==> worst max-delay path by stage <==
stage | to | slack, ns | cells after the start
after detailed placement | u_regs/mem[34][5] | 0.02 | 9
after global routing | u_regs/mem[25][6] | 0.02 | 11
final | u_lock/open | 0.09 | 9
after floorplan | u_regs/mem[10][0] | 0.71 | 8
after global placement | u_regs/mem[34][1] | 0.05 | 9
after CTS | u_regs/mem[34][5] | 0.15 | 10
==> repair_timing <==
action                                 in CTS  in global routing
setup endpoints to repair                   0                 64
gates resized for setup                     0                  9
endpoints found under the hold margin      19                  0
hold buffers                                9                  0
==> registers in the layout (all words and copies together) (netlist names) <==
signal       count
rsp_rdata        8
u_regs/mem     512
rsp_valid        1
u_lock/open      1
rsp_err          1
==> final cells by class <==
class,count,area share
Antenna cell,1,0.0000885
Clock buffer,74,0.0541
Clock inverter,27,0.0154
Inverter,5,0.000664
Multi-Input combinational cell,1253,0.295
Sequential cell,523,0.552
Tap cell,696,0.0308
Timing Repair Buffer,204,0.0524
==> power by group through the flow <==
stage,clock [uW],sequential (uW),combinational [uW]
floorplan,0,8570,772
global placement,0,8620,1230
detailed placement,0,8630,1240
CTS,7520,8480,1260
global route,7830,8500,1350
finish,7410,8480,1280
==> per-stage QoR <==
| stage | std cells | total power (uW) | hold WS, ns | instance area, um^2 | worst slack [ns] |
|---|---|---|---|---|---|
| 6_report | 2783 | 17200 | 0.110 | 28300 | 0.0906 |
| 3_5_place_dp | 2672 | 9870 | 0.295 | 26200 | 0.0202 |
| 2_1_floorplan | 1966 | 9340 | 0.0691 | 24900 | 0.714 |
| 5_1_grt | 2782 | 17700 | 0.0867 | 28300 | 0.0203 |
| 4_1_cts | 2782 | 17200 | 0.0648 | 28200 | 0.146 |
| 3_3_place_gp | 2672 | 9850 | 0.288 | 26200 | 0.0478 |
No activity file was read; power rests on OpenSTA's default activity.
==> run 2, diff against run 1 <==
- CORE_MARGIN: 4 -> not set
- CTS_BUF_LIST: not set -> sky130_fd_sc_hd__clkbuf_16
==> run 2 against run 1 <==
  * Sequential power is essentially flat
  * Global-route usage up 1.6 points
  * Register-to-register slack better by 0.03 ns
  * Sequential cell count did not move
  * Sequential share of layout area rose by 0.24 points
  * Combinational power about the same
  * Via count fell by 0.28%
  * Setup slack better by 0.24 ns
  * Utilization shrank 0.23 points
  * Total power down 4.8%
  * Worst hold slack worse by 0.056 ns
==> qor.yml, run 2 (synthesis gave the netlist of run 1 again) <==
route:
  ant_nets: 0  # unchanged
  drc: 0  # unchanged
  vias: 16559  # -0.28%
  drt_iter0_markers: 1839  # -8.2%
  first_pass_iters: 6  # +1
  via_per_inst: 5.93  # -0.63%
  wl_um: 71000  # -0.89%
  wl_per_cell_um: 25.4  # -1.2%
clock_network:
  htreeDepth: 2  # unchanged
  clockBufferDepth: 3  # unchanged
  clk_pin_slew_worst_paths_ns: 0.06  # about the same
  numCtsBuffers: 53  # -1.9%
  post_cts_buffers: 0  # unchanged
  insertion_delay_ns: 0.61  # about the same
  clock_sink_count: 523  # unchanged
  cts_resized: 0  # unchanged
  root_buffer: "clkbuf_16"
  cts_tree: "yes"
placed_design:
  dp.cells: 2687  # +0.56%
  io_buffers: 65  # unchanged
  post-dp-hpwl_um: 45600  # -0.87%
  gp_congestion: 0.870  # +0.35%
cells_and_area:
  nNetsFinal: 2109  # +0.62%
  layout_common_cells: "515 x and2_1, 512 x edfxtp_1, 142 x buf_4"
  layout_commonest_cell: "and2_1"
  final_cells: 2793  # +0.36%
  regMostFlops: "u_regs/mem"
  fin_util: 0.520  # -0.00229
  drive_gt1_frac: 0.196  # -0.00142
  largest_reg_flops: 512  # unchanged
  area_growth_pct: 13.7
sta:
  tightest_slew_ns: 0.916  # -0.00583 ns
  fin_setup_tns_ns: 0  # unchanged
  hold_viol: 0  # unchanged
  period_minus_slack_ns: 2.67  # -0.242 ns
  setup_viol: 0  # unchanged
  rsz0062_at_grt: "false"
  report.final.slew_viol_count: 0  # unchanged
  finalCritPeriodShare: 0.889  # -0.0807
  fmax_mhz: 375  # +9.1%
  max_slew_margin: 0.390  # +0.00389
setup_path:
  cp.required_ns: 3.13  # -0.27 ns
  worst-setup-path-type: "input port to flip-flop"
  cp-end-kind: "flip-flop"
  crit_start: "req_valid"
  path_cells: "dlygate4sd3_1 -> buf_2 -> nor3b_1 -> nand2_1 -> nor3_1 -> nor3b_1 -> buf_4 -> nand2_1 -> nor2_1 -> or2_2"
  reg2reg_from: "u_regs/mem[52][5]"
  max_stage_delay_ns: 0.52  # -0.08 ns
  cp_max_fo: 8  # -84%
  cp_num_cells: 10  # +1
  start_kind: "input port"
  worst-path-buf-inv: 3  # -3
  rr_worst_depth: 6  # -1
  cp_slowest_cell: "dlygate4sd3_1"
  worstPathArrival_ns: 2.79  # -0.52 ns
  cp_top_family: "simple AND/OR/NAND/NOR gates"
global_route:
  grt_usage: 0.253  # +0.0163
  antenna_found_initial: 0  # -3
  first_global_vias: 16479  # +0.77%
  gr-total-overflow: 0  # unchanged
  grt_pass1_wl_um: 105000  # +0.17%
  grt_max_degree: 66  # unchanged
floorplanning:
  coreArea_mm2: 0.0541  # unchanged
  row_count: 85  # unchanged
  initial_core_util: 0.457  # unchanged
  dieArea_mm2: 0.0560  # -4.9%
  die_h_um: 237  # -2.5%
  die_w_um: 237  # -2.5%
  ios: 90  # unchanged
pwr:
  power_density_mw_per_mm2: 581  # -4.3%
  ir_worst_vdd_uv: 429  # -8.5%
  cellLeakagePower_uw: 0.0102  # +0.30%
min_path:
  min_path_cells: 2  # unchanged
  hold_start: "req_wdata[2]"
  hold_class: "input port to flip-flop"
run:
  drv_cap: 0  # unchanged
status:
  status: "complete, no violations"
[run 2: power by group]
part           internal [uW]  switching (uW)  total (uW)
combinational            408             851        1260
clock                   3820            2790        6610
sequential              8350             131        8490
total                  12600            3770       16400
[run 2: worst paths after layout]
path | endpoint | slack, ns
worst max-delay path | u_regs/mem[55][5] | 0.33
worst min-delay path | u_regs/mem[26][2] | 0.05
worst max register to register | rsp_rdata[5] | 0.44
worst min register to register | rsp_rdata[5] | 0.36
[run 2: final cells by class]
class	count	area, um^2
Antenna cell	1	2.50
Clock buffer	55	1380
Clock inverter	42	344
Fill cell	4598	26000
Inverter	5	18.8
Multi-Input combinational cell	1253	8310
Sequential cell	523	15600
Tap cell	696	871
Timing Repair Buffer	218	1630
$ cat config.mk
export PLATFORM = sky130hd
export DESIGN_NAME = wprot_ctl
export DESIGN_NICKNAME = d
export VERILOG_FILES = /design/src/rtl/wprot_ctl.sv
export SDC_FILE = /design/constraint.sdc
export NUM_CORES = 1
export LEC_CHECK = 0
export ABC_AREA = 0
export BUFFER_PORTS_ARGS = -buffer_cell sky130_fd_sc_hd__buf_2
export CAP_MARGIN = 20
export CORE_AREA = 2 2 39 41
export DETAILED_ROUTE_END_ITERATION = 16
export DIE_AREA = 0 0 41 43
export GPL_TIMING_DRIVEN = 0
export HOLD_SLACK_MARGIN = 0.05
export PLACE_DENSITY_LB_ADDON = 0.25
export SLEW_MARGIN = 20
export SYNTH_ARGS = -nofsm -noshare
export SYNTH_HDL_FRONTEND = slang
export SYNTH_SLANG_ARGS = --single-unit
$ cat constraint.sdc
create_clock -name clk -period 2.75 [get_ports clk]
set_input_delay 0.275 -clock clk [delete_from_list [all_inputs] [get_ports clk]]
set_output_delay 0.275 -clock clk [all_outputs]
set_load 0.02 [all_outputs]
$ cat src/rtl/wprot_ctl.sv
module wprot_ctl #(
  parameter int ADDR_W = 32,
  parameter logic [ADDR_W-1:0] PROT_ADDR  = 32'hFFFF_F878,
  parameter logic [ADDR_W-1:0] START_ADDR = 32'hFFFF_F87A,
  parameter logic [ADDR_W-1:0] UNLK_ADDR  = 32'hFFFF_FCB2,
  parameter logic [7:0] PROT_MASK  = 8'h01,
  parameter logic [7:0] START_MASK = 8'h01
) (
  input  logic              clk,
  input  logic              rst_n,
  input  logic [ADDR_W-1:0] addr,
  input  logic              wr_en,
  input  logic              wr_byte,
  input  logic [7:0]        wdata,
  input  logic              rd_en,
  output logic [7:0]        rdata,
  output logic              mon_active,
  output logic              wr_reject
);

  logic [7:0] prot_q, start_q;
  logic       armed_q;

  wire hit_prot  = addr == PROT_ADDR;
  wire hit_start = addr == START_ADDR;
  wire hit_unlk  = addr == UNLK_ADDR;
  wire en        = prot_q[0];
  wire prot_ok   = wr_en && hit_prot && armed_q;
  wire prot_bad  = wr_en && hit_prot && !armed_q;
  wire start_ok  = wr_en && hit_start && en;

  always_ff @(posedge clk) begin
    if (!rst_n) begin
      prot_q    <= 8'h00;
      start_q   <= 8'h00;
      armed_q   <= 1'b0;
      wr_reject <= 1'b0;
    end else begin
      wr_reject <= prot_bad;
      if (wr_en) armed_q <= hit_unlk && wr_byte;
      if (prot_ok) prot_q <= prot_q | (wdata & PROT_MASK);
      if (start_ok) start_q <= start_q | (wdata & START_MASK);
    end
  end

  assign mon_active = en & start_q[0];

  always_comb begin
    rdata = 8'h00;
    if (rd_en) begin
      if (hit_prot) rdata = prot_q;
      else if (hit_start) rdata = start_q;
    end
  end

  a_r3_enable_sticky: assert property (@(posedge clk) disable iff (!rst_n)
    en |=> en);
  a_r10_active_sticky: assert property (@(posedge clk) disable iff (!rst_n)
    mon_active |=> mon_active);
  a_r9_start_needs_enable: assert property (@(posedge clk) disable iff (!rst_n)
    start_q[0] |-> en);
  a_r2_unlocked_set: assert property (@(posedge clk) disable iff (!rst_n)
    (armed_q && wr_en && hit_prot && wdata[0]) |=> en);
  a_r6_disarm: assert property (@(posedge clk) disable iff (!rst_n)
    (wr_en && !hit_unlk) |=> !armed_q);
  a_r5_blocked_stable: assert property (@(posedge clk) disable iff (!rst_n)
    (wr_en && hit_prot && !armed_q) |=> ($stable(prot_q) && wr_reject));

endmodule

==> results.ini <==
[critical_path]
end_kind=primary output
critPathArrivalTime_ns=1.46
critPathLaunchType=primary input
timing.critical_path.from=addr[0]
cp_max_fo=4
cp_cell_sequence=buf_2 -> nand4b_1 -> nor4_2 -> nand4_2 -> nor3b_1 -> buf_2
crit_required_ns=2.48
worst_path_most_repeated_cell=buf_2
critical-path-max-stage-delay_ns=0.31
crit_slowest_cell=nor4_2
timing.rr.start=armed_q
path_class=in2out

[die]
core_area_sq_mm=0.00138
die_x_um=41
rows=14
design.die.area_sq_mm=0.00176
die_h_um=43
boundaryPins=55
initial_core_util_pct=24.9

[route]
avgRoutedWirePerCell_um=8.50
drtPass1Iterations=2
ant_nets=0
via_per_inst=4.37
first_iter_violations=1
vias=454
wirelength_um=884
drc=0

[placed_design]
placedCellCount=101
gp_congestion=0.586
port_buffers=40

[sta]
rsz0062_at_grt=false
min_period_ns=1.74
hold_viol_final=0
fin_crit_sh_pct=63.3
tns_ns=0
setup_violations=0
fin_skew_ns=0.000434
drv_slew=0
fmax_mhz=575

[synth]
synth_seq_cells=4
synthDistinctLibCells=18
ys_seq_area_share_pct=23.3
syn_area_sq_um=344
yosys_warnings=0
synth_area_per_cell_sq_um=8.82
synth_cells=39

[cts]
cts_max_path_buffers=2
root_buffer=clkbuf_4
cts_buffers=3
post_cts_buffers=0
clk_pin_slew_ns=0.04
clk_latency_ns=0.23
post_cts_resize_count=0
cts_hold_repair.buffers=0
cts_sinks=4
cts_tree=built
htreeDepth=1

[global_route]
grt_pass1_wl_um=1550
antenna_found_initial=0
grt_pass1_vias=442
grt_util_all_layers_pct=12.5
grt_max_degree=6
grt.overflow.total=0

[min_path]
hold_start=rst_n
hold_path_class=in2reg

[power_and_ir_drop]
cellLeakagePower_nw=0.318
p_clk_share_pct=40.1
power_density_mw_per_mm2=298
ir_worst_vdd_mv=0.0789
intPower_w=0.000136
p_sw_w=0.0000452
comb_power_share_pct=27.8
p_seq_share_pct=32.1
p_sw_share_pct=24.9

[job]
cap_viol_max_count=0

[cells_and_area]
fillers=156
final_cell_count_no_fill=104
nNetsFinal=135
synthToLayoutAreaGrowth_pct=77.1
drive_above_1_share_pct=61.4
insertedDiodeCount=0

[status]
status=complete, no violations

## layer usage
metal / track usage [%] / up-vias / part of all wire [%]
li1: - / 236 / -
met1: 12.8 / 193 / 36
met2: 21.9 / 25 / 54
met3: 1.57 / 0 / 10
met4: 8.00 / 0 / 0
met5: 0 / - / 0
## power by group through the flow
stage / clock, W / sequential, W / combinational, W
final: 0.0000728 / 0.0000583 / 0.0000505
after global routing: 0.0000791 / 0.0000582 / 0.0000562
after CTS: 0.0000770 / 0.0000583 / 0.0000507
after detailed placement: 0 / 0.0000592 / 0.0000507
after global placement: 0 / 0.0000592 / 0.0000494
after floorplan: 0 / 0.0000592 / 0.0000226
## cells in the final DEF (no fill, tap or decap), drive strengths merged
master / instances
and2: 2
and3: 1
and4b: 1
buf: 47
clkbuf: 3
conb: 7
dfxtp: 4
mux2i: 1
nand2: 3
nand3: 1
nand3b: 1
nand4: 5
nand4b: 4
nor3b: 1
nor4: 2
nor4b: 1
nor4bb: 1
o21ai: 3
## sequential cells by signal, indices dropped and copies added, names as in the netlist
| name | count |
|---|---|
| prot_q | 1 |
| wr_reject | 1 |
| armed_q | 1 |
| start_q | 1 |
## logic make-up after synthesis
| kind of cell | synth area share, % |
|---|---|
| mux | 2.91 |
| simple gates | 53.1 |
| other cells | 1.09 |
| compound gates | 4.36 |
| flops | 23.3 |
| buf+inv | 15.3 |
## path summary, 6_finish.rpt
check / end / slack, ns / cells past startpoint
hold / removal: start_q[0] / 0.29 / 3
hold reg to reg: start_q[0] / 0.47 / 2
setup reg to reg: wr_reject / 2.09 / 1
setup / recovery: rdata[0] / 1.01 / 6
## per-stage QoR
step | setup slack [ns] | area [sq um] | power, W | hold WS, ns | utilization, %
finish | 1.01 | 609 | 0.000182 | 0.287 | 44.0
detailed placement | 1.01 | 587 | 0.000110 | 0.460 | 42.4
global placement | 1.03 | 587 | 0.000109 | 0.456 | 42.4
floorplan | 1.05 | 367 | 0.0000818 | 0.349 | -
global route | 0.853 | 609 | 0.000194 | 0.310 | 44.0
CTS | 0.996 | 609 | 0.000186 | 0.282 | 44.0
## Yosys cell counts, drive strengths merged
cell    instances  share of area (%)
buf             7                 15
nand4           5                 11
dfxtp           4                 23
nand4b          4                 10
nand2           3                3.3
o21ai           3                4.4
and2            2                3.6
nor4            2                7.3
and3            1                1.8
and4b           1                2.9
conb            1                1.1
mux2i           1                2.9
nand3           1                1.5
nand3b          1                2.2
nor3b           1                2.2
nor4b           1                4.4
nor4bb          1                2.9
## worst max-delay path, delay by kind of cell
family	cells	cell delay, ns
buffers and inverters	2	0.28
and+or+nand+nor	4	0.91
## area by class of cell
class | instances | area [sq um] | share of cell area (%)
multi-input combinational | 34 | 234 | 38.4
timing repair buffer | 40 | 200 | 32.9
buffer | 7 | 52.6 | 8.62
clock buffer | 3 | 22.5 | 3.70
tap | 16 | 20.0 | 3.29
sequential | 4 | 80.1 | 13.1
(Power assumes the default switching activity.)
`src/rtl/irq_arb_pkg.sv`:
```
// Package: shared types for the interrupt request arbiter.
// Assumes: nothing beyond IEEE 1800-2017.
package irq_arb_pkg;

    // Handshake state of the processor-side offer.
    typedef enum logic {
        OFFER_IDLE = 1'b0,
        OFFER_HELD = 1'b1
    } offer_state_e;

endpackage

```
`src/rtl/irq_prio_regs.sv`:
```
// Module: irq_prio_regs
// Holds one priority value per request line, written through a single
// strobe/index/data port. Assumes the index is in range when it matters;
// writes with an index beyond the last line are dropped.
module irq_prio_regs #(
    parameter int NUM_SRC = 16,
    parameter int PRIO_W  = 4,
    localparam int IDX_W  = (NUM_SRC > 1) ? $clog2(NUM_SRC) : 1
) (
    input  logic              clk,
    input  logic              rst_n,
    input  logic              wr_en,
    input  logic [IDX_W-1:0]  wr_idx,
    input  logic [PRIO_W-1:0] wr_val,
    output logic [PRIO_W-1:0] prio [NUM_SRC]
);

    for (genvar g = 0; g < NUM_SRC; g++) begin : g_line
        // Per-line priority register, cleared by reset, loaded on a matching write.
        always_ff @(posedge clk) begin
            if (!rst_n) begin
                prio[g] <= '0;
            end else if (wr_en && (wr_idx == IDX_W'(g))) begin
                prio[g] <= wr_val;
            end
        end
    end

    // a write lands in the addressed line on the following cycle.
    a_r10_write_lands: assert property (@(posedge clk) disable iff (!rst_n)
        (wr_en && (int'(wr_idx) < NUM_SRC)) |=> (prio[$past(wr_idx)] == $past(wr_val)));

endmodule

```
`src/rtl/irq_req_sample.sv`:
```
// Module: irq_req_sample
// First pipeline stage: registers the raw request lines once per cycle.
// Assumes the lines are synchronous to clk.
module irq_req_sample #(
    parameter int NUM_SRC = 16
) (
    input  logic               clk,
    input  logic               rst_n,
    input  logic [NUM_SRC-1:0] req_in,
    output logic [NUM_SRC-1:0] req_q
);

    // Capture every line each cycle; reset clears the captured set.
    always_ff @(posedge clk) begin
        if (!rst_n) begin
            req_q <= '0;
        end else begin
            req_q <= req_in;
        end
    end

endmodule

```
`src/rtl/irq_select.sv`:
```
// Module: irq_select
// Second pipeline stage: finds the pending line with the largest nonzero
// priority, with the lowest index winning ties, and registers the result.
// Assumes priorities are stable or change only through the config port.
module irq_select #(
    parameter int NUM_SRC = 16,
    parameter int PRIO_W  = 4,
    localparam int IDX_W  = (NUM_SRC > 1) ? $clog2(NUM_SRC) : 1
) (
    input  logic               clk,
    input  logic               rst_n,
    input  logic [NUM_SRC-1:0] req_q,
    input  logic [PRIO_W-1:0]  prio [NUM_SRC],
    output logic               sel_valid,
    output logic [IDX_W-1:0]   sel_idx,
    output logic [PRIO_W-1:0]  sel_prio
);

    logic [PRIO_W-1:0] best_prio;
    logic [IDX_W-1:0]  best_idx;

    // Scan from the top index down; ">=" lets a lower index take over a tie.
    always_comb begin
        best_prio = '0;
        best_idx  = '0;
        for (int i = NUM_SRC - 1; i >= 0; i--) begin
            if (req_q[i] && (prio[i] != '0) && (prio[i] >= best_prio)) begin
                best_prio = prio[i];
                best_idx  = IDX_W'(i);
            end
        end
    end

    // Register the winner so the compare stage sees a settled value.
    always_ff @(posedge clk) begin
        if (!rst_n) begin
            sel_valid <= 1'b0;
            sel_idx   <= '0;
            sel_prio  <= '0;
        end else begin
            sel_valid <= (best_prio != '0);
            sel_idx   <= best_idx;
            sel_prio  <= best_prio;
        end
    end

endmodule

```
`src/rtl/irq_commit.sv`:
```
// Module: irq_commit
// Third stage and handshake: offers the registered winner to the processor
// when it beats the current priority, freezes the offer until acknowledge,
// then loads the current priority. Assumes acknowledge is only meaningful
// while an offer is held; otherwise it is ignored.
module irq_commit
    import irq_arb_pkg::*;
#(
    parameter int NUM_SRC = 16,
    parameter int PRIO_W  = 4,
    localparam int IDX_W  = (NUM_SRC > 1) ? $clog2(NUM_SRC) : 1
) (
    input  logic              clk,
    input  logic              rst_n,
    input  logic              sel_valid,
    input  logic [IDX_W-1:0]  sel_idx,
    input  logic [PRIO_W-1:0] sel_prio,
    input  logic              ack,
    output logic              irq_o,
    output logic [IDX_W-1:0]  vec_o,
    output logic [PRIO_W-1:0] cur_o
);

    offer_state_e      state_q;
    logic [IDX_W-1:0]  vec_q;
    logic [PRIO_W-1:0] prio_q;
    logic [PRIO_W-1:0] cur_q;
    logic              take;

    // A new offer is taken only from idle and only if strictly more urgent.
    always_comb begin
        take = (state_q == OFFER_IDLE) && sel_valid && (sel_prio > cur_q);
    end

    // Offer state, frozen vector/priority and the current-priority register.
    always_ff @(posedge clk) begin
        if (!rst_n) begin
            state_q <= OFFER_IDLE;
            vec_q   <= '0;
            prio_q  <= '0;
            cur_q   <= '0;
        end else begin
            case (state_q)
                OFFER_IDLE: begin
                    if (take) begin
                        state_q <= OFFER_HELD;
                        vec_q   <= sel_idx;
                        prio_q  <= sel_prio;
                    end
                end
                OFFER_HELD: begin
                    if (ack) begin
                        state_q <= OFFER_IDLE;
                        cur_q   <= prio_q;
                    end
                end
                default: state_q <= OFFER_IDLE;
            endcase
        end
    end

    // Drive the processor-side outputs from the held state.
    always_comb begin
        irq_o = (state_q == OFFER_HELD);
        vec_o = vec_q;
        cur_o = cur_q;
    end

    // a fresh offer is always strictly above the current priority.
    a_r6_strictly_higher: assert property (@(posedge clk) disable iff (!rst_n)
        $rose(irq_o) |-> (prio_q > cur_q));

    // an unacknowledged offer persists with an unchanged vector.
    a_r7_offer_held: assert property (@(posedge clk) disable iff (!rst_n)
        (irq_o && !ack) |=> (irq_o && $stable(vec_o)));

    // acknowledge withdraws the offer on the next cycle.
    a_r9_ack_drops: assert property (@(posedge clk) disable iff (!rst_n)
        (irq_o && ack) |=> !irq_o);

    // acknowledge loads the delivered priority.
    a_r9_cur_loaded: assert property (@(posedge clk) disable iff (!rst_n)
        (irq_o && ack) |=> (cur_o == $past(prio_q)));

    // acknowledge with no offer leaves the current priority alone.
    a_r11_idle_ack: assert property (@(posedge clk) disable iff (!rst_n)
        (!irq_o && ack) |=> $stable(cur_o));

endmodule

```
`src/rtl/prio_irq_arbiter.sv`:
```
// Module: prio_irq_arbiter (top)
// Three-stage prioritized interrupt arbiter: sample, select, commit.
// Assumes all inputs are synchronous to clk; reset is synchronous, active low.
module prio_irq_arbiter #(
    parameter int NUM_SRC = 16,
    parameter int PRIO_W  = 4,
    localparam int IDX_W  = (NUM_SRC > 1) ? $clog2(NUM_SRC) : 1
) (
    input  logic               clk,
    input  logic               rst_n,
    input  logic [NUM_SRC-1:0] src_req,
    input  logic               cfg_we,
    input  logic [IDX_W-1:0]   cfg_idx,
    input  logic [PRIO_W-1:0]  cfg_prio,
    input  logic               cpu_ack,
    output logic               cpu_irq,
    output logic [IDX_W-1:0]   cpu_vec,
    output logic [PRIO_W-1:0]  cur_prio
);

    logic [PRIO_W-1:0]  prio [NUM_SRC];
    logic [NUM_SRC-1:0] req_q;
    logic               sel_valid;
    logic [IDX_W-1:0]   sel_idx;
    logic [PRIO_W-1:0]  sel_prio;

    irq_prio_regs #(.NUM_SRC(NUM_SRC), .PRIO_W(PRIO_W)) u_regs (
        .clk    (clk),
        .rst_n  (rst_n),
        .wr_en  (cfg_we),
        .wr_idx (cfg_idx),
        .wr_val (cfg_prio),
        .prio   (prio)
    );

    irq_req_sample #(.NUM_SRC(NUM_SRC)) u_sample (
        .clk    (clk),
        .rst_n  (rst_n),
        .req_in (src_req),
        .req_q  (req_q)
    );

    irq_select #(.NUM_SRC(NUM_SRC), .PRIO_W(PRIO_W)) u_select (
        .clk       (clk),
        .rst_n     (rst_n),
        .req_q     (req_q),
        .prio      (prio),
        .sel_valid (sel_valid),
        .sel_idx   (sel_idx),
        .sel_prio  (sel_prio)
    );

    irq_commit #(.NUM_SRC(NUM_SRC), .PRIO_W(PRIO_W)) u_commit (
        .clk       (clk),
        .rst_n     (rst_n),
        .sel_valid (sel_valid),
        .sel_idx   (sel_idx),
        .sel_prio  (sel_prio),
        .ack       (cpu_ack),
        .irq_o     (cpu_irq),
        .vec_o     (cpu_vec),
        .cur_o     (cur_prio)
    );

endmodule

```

◆ ◆ ◆

Task details: All lines from the opening of the records through the line where "gates resized for" occurs are to be output verbatim. No other line belongs in the answer.

Answer box:
==> worst max-delay path by stage <==
stage | to | slack, ns | cells after the start
after detailed placement | u_regs/mem[34][5] | 0.02 | 9
after global routing | u_regs/mem[25][6] | 0.02 | 11
final | u_lock/open | 0.09 | 9
after floorplan | u_regs/mem[10][0] | 0.71 | 8
after global placement | u_regs/mem[34][1] | 0.05 | 9
after CTS | u_regs/mem[34][5] | 0.15 | 10
==> repair_timing <==
action                                 in CTS  in global routing
setup endpoints to repair                   0                 64
gates resized for setup                     0                  9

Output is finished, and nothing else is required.